### Work required
Every line holding the string "total" is to be copied from the entries below.

########

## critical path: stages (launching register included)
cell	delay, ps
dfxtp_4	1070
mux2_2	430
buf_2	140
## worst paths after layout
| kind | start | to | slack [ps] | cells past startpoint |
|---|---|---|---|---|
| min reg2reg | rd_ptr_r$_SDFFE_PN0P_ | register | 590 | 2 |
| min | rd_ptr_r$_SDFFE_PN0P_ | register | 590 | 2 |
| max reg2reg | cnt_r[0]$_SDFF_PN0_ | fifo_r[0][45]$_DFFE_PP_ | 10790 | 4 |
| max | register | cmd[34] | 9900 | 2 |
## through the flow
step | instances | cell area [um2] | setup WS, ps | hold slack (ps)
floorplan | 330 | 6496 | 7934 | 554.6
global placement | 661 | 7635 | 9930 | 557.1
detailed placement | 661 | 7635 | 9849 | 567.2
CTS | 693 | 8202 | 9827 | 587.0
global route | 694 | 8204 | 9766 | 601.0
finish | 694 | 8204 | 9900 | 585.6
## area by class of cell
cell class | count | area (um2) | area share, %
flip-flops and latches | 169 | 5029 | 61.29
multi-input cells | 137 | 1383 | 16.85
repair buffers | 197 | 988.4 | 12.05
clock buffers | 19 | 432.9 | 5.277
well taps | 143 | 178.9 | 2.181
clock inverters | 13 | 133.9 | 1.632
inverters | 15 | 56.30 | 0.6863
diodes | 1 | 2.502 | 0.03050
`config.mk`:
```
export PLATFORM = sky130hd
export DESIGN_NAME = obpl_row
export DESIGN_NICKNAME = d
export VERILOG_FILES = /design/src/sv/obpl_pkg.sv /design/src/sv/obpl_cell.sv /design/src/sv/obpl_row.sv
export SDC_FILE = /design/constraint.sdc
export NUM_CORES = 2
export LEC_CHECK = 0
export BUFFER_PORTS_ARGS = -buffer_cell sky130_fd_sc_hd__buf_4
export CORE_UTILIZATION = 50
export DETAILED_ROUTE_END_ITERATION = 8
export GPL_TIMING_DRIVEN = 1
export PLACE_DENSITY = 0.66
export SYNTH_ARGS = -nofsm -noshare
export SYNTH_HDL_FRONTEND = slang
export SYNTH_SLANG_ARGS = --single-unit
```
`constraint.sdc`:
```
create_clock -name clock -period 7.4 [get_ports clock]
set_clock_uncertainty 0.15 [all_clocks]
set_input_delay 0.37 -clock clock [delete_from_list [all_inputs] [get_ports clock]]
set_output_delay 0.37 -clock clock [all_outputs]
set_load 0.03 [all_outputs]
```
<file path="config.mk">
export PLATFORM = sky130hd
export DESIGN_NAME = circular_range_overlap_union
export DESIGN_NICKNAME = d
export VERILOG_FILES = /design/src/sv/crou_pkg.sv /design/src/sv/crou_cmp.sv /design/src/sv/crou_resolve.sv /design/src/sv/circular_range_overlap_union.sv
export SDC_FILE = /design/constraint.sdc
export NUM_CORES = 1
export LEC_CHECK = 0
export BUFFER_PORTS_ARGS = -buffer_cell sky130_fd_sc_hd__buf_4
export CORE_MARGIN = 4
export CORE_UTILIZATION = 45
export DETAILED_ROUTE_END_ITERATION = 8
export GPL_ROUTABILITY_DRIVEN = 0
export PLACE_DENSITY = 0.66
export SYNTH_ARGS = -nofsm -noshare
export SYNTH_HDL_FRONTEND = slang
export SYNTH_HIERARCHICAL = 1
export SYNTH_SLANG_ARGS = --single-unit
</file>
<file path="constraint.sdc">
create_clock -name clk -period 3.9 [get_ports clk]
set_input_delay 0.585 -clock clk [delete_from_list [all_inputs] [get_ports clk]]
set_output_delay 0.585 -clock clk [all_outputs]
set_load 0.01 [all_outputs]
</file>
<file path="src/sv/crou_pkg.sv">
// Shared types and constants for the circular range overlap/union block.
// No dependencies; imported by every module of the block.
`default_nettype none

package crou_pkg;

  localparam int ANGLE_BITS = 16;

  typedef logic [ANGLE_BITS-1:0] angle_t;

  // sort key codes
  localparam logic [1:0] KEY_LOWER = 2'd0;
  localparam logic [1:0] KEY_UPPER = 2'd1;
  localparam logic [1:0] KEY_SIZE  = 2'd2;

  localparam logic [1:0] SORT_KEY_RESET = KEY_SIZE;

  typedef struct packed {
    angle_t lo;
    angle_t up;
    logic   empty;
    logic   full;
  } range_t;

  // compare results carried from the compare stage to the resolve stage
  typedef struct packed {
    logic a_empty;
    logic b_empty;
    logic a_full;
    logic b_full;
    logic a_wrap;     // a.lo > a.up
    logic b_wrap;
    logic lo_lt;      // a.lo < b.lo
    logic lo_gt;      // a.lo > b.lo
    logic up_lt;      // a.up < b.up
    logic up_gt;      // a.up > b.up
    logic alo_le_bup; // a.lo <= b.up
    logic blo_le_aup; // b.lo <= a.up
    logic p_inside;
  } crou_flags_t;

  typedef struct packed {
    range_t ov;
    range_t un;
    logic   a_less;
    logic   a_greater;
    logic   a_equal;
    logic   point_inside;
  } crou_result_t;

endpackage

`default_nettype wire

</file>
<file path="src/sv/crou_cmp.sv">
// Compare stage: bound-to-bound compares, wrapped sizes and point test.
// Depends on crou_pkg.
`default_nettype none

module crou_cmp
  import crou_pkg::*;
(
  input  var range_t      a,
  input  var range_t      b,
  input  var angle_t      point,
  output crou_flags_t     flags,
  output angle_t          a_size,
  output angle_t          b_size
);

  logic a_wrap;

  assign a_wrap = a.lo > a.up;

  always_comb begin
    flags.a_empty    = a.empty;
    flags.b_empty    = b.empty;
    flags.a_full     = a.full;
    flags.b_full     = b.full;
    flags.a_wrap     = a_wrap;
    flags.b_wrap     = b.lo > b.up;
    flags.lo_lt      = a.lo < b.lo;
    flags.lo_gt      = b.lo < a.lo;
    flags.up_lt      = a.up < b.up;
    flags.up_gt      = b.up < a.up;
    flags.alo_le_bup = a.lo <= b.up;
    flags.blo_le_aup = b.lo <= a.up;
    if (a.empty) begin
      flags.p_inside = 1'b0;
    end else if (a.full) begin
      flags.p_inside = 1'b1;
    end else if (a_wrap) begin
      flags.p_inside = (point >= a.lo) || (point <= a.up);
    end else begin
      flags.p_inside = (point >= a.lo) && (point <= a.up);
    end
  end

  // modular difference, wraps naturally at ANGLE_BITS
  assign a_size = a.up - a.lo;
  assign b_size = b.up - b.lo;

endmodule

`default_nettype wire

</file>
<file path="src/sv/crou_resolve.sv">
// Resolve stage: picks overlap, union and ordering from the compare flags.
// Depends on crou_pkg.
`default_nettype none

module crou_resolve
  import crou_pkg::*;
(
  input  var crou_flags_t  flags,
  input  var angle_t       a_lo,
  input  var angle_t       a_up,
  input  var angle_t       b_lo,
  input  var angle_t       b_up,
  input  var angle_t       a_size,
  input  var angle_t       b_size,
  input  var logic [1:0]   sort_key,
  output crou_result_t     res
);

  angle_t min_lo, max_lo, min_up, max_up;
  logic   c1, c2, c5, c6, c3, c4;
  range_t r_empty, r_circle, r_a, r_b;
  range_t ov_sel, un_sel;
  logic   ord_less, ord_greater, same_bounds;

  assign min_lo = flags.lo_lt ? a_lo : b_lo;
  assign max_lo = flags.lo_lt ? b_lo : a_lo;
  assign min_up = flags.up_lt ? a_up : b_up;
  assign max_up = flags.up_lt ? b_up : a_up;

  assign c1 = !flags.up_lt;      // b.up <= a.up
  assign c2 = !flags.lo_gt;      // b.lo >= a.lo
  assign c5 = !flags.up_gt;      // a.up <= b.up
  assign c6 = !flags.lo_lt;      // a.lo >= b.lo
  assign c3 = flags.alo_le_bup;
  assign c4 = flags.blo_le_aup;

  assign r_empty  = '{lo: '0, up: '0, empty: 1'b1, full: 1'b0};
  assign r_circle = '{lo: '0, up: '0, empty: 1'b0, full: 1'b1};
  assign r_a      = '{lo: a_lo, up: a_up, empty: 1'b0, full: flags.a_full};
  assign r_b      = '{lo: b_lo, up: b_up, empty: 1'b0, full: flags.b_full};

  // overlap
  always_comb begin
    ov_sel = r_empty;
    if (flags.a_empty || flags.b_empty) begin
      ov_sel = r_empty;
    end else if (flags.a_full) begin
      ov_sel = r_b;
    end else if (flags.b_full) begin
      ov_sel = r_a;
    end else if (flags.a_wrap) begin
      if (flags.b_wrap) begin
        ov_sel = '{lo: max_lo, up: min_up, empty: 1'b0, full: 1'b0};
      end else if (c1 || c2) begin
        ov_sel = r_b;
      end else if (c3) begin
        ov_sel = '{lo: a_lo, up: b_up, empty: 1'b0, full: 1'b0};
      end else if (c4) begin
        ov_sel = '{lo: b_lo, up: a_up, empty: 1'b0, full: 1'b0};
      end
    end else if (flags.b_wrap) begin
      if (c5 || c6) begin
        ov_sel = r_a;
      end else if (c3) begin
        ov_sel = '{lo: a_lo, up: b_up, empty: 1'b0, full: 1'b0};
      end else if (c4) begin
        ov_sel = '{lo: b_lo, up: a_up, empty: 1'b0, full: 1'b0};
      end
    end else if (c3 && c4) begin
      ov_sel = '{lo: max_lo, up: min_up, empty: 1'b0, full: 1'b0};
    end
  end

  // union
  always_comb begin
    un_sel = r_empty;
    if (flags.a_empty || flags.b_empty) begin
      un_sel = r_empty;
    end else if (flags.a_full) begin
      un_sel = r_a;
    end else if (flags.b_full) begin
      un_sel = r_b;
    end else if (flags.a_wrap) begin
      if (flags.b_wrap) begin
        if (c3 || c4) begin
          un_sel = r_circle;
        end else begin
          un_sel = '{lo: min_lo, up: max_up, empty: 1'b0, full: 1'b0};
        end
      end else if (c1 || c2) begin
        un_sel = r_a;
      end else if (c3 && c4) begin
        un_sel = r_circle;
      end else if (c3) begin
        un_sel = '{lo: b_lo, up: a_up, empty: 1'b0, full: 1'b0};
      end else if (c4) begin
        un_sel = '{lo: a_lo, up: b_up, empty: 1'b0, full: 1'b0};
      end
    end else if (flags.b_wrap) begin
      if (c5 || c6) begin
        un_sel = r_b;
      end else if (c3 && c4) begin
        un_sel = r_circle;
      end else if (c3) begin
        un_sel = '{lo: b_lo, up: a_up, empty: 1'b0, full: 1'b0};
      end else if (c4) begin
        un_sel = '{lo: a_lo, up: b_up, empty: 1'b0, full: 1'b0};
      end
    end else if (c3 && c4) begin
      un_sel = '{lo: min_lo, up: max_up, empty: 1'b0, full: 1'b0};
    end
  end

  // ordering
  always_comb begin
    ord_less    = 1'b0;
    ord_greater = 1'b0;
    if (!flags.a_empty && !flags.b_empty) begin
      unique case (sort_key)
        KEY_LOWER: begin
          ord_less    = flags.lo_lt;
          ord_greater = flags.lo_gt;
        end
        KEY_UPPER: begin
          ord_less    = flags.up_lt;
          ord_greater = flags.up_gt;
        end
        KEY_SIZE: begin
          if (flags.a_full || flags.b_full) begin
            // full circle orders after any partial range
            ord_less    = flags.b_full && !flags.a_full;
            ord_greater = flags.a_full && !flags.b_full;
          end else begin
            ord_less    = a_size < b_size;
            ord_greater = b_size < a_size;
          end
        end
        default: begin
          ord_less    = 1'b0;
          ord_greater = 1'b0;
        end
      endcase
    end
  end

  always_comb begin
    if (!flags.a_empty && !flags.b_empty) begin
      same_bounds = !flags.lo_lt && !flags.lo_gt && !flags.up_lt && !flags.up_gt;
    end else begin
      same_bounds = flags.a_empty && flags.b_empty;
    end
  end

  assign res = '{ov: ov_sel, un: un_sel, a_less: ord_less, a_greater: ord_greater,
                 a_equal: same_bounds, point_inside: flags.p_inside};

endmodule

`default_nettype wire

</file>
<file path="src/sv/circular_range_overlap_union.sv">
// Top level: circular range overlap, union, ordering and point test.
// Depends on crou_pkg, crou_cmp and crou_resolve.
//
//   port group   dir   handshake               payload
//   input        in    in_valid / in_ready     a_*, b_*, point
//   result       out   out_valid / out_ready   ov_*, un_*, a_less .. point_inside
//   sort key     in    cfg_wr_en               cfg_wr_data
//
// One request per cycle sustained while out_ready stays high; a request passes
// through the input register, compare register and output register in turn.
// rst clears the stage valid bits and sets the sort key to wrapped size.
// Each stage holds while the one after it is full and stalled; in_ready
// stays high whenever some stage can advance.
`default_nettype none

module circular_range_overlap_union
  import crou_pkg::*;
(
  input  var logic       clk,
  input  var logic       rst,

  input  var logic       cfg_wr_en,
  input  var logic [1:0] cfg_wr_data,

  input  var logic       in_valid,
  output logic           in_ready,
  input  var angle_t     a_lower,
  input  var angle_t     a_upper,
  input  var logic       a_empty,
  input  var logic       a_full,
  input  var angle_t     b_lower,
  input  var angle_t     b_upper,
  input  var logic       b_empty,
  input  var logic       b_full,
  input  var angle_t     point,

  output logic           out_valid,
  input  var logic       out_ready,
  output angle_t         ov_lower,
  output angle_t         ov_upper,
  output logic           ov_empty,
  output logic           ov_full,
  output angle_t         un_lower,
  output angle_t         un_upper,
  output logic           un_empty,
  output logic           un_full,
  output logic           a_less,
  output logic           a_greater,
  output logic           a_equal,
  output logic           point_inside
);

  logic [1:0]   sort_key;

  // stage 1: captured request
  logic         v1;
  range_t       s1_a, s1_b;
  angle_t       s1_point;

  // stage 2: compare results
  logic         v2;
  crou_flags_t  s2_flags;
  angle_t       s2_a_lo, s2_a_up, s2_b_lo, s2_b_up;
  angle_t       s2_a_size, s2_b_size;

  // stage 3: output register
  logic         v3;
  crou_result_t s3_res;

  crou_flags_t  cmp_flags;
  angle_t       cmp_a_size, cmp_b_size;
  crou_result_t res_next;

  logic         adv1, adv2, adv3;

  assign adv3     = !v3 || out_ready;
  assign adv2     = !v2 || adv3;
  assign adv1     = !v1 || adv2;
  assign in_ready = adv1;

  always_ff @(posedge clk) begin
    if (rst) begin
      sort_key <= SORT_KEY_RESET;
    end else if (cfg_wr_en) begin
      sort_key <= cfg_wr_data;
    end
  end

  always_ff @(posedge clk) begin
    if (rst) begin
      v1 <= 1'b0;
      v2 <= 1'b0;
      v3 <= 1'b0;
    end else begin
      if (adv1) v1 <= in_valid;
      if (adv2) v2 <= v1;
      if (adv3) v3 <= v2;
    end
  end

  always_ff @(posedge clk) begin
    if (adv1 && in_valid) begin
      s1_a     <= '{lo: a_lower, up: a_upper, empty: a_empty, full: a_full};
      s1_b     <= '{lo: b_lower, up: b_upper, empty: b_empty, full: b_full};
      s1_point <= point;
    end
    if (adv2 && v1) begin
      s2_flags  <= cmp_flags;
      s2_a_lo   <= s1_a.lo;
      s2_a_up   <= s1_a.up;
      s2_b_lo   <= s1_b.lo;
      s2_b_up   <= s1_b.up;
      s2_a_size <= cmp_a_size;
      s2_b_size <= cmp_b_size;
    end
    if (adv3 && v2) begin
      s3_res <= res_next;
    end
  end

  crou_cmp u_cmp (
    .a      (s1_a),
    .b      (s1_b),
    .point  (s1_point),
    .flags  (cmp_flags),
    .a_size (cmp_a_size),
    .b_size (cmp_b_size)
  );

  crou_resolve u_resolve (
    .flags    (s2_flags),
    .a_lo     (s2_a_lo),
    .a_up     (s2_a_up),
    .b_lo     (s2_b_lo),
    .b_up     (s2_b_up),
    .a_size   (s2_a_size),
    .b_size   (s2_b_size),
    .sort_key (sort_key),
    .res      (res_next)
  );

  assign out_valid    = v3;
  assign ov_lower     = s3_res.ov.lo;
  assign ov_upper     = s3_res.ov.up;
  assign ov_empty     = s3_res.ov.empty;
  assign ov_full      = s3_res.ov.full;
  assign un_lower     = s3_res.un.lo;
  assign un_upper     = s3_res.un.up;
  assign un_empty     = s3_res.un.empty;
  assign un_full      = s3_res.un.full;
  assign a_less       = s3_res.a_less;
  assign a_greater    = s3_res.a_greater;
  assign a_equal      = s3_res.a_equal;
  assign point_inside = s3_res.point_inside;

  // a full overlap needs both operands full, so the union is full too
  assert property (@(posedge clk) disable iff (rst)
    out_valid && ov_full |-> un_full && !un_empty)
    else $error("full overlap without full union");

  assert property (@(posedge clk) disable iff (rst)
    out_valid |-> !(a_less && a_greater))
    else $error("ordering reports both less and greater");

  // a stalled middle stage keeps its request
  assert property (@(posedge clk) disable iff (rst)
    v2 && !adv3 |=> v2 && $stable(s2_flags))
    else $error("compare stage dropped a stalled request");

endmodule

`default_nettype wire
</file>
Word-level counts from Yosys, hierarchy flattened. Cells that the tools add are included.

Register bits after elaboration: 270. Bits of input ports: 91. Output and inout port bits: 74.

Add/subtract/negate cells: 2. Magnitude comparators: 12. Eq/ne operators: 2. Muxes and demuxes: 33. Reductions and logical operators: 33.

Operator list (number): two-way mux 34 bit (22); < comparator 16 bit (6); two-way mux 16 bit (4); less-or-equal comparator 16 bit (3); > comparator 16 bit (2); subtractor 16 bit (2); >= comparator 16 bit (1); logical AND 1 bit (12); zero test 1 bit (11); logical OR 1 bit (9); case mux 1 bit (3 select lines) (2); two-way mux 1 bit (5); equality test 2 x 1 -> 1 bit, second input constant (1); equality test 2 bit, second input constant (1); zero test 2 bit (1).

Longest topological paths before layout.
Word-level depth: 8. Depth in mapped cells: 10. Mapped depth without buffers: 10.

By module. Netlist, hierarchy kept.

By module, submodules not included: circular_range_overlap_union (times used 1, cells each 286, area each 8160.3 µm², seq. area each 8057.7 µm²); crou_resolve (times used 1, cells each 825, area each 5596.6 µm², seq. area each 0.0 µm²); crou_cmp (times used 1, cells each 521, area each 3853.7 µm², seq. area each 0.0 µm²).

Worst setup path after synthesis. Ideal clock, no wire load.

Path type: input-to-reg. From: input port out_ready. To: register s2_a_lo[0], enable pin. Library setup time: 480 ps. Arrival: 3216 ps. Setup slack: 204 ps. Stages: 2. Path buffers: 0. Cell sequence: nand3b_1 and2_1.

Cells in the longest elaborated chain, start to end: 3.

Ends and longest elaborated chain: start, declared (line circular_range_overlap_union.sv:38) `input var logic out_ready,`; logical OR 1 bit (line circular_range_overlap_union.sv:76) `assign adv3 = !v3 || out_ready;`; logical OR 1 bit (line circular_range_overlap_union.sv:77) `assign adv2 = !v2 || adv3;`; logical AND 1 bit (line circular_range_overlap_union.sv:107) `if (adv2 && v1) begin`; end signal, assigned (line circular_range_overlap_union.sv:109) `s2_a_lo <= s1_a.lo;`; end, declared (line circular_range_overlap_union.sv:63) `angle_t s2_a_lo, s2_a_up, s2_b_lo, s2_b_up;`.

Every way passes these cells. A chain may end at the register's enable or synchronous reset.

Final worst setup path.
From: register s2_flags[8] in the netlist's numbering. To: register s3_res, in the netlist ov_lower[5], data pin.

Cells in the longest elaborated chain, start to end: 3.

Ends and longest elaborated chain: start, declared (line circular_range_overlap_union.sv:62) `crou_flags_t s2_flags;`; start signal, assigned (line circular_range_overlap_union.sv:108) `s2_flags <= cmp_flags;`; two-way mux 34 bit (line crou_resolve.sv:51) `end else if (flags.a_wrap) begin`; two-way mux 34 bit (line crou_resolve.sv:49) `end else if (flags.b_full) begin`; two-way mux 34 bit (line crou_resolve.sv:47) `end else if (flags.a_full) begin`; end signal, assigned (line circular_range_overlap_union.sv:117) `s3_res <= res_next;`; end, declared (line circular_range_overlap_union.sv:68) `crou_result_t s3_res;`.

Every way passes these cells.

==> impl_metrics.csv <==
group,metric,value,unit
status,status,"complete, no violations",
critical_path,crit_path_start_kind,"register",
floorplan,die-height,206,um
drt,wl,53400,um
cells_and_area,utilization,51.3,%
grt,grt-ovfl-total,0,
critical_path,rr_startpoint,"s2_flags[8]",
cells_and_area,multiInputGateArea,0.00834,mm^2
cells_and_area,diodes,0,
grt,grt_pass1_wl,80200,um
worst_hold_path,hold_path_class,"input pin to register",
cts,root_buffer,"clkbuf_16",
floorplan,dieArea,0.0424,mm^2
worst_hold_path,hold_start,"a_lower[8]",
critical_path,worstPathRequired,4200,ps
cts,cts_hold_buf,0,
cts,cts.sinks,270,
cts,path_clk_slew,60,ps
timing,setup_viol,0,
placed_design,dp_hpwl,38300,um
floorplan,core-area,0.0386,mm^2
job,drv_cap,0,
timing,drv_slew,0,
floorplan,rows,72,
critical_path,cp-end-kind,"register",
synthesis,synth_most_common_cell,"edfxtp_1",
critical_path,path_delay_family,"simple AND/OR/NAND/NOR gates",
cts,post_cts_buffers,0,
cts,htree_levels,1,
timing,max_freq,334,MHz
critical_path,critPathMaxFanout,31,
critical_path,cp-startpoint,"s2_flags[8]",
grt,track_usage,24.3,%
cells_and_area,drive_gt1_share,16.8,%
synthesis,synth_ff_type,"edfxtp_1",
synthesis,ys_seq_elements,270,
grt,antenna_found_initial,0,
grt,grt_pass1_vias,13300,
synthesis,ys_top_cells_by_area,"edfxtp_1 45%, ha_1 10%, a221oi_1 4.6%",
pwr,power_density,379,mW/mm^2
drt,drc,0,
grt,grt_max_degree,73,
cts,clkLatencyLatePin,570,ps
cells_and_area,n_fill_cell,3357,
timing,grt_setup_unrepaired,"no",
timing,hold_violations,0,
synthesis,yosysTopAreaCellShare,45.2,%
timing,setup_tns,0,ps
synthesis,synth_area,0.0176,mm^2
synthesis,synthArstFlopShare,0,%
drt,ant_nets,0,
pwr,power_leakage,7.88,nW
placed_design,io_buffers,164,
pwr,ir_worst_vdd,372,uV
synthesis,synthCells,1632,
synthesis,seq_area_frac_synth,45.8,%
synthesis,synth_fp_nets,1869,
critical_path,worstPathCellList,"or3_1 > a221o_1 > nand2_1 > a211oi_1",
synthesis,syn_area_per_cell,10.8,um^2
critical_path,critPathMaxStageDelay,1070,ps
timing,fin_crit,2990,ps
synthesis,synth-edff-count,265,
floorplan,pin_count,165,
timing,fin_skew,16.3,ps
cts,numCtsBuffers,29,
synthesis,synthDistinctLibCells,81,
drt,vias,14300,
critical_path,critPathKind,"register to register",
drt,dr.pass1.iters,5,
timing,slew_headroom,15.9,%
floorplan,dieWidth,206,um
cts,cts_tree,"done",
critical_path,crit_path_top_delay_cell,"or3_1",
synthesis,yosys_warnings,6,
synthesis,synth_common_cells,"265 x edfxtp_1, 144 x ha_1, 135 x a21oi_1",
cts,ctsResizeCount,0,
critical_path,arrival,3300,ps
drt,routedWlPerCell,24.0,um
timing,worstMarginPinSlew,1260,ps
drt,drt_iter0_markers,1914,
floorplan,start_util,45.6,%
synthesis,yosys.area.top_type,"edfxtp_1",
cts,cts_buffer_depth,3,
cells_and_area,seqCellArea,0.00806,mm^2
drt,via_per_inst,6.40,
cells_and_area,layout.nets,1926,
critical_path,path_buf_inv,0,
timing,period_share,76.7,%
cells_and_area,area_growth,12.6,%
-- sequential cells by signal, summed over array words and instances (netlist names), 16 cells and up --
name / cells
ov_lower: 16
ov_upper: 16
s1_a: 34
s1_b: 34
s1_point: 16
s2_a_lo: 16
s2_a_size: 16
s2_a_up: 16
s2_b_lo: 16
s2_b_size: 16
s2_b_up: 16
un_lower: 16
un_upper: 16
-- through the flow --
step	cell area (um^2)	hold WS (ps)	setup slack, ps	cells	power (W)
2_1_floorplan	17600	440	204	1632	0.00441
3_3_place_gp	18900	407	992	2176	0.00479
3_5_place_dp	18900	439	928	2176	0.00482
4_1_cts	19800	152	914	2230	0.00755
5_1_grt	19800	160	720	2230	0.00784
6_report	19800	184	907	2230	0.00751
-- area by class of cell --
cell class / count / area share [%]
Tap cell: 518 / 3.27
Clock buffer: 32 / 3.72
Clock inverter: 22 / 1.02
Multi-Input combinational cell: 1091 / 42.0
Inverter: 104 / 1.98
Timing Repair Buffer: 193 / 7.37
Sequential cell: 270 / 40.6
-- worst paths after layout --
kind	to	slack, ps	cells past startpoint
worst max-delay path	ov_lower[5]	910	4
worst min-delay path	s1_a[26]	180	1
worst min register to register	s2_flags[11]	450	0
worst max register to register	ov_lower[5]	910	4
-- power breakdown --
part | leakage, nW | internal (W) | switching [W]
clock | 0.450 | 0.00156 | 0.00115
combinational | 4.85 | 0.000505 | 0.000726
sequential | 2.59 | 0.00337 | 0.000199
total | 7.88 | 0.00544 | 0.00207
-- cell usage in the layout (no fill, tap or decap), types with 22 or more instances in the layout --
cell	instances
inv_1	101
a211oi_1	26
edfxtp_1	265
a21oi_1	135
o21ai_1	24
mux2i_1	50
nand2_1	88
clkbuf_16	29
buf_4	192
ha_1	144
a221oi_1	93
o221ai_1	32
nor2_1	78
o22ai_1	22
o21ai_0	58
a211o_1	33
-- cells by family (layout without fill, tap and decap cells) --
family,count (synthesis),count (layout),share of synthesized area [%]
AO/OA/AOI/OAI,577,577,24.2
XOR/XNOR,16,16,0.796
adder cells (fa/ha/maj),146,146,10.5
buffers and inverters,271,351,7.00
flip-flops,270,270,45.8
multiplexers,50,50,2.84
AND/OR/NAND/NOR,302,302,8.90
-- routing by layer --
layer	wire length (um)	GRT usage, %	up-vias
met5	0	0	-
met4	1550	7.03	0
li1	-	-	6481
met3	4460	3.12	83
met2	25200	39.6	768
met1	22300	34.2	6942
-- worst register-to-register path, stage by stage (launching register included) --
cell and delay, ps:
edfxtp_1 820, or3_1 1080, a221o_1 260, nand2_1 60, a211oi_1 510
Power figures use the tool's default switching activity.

########

### Solution to this task
grt,grt-ovfl-total,0,
total | 7.88 | 0.00544 | 0.00207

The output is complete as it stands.